#### EXERCISE DETAILS:
Find the line with "kinds of logic" in the entries below. Repeat it, every following line, and the line with "simple gates | 410 | 410 | 0.164", exactly and with nothing added.

#### PROVIDED INFORMATION:
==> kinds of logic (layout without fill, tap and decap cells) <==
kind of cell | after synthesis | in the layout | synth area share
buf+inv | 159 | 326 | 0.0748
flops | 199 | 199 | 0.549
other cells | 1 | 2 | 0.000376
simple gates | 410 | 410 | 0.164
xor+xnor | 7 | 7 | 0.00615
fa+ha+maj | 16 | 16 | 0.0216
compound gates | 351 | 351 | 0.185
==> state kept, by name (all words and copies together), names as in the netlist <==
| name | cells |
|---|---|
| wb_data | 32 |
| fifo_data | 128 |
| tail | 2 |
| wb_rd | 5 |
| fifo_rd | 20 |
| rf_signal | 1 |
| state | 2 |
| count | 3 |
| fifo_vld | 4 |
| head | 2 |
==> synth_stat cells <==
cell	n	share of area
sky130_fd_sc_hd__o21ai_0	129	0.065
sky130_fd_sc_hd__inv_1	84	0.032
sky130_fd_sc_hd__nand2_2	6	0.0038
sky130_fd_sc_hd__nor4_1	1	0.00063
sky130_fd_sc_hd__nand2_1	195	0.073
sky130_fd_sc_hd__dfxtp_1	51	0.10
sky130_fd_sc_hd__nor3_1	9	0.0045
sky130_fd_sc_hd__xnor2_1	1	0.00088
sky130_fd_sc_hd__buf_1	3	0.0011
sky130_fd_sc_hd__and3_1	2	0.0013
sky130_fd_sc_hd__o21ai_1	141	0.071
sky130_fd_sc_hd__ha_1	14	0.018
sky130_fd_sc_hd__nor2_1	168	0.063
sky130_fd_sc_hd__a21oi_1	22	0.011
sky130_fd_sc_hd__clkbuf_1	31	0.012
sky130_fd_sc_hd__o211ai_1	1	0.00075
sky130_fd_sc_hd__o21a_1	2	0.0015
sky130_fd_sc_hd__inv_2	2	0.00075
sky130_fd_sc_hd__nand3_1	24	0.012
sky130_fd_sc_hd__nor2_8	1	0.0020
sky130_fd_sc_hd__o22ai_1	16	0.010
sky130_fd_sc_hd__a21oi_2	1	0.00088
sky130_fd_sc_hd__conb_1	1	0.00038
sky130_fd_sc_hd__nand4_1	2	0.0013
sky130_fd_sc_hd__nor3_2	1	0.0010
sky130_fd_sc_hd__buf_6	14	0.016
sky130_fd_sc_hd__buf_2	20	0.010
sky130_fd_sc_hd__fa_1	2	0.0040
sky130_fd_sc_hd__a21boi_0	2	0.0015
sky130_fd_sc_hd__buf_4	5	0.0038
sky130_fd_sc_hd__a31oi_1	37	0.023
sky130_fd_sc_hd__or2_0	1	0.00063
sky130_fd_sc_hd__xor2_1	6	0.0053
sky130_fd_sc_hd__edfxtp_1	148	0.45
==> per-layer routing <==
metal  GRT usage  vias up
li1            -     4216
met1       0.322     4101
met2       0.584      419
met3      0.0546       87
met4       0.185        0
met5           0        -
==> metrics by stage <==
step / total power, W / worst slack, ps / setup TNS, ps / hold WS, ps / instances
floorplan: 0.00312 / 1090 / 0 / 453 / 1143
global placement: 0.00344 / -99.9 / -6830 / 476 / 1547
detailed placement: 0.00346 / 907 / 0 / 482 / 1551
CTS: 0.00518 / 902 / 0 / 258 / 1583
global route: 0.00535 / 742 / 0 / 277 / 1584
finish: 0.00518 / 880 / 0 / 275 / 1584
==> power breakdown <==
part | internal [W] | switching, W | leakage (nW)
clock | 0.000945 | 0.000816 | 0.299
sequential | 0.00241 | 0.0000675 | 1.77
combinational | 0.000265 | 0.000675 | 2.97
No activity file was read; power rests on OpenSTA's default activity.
---
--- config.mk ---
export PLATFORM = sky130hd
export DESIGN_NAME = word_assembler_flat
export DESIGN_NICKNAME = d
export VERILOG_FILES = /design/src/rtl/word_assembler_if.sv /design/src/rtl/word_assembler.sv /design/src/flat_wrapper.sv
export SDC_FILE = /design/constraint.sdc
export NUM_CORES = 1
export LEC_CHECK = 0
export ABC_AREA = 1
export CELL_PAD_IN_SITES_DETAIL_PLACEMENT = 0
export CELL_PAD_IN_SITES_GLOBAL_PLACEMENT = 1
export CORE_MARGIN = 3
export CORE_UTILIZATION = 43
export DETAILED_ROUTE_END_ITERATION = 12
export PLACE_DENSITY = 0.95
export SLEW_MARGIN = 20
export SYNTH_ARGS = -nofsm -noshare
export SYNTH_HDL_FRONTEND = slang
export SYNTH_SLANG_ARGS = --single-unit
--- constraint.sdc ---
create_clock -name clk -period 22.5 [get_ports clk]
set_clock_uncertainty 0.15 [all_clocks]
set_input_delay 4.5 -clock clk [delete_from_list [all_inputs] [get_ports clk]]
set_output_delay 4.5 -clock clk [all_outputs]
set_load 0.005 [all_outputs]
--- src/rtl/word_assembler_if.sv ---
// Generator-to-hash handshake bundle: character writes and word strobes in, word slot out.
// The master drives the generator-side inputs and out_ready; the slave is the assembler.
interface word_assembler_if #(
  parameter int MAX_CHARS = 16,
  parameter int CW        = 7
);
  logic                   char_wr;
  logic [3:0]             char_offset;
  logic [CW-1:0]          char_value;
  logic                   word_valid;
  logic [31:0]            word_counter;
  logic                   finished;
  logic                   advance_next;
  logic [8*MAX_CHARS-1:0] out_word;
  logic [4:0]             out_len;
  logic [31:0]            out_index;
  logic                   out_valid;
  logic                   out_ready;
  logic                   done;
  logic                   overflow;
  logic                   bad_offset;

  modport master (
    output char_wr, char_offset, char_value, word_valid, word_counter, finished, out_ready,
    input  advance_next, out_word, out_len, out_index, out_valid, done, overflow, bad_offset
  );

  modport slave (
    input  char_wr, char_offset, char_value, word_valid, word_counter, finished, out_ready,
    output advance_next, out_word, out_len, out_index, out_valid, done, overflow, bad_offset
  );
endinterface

#### RESPONSE:
==> kinds of logic (layout without fill, tap and decap cells) <==
kind of cell | after synthesis | in the layout | synth area share
buf+inv | 159 | 326 | 0.0748
flops | 199 | 199 | 0.549
other cells | 1 | 2 | 0.000376
simple gates | 410 | 410 | 0.164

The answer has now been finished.